ASSIGNMENT: The response must contain every line from the records below that has "critical".

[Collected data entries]
>>

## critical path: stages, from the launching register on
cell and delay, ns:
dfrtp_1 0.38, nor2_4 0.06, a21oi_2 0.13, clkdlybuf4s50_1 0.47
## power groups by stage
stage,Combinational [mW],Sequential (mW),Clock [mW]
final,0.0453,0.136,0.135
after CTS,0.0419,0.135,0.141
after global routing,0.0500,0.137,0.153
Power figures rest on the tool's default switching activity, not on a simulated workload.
==> run.sh <==
#!/bin/bash
# OpenROAD 26Q1-2900-gdf79404cd8, Yosys 0.63+post, stock flow scripts
make -C /OpenROAD-flow-scripts/flow DESIGN_CONFIG=/design/flow/config.mk WORK_HOME=/design/flow/orfs finish
==> config.mk <==
export PLATFORM = sky130hd
export DESIGN_NAME = mac_haar
export DESIGN_NICKNAME = mac_haar
export VERILOG_FILES = /design/flow/design.v
export SDC_FILE = /design/flow/constraint.sdc
export NUM_CORES = 4
export LEC_CHECK = 1
export CORE_UTILIZATION = 30
export SYNTH_HDL_FRONTEND = slang
==> constraint.sdc <==
current_design mac_haar

set clk_period 5.4
set clk_io_pct 0.2

create_clock -name clk0 -period $clk_period [get_ports {clk}]

set non_clock_inputs [all_inputs -no_clocks]
set_input_delay [expr $clk_period * $clk_io_pct] -clock clk0 $non_clock_inputs
set_output_delay [expr $clk_period * $clk_io_pct] -clock clk0 [all_outputs]
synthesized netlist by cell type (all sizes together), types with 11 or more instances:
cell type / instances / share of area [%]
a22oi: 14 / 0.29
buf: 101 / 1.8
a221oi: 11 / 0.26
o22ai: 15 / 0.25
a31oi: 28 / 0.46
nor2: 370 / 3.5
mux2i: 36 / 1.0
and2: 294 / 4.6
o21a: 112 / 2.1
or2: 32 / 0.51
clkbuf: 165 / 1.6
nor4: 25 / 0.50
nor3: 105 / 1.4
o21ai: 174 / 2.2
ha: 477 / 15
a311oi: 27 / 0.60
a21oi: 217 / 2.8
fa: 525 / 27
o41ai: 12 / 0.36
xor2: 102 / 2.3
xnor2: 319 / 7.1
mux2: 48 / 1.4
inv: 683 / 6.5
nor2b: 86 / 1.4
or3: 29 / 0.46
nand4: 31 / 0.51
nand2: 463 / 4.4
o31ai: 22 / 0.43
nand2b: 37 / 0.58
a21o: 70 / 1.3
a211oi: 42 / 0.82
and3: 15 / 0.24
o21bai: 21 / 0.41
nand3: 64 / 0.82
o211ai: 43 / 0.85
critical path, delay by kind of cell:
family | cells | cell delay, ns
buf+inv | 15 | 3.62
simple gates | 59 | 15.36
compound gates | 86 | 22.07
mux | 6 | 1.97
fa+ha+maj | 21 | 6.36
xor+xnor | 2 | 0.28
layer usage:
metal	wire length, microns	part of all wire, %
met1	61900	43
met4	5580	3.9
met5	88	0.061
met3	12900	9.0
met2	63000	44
[flow/design.v]
module Decode #(parameter DATA_WIDTH = 19,  
						parameter WIDTH = 8,
					parameter VECTOR_SIZE = 8,
					parameter SCALAR_REGNUM = 16, parameter VECTOR_REGNUM = 16, 
					parameter ADDRESS_WIDTH = 4, parameter OPCODE_WIDTH = 5, 
					parameter INSTRUCTION_WIDTH = 32)
	(input logic clock, reset, writeEnableScalar, writeEnableVector,
	 input logic [ADDRESS_WIDTH-1:0] writeAddress,
	 input logic [DATA_WIDTH-1:0] writeScalarData,
	 input logic [VECTOR_SIZE-1:0][WIDTH-1:0] writeVectorData,
	 input logic [INSTRUCTION_WIDTH-1:0] instruction,
	 output logic [DATA_WIDTH-1:0] reg1ScalarContent, reg2ScalarContent, inmediate,
	 output logic [VECTOR_SIZE-1:0][WIDTH-1:0] reg1VectorContent, reg2VectorContent,
	 output logic [ADDRESS_WIDTH-1:0] regDestinationAddress, reg1Address, reg2Address,
	 output logic [OPCODE_WIDTH-1:0] opcode
	 );
	assign reg1Address = instruction[22:19];
	assign reg2Address = instruction[18:15];
	assign regDestinationAddress = instruction[26:23];
	assign inmediate[18:0] = instruction[18:0];
	assign opcode = instruction[31:27];
	scalarRegFile #(.DATA_WIDTH(DATA_WIDTH), 
						 .REGNUM(SCALAR_REGNUM), 
						 .ADDRESSWIDTH(ADDRESS_WIDTH)
						 ) scalarRegFile
	(.clk(!clock),
	.we3(writeEnableScalar),
	.ra1(reg1Address), .ra2(reg2Address), .wa3(writeAddress),
   .wd3(writeScalarData),
	.rd1(reg1ScalarContent), .rd2(reg2ScalarContent));
	vectorRegFile #(.DATA_WIDTH(WIDTH), 
						 .REGNUM(VECTOR_REGNUM), 
						 .ADDRESSWIDTH(ADDRESS_WIDTH),
						 .VECTOR_SIZE(VECTOR_SIZE))
	vectorRegFile
	(.clk(!clock),
	.we3(writeEnableVector),
	.ra1(reg1Address), .ra2(reg2Address), .wa3(writeAddress),
   .wd3(writeVectorData),
	.rd1(reg1VectorContent), .rd2(reg2VectorContent));
endmodule
==> design.v <==
module adder #(parameter WIDTH = 19)
	(input logic [WIDTH-1:0] a, b,
	output logic [WIDTH-1:0] out);
	assign out = a + b;
endmodule
==> run.sh <==
#!/bin/bash
# OpenROAD 26Q1-2900-gdf79404cd8, Yosys 0.63+post, stock flow scripts
make -C /OpenROAD-flow-scripts/flow DESIGN_CONFIG=/design/flow/config.mk WORK_HOME=/design/flow/orfs finish
==> config.mk <==
export PLATFORM = sky130hd
export DESIGN_NAME = adder
export DESIGN_NICKNAME = adder
export VERILOG_FILES = /design/flow/design.v
export SDC_FILE = /design/flow/constraint.sdc
export NUM_CORES = 4
export LEC_CHECK = 1
export CORE_AREA = 10 10 70 70
export DIE_AREA = 0 0 80 80
==> constraint.sdc <==
current_design adder

set clk_period 12.8
set clk_io_pct 0.2

create_clock -name clk0 -period $clk_period

set non_clock_inputs [all_inputs -no_clocks]
set_input_delay [expr $clk_period * $clk_io_pct] -clock clk0 $non_clock_inputs
set_output_delay [expr $clk_period * $clk_io_pct] -clock clk0 [all_outputs]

<<

EXERCISE ANSWER:
## critical path: stages, from the launching register on
critical path, delay by kind of cell:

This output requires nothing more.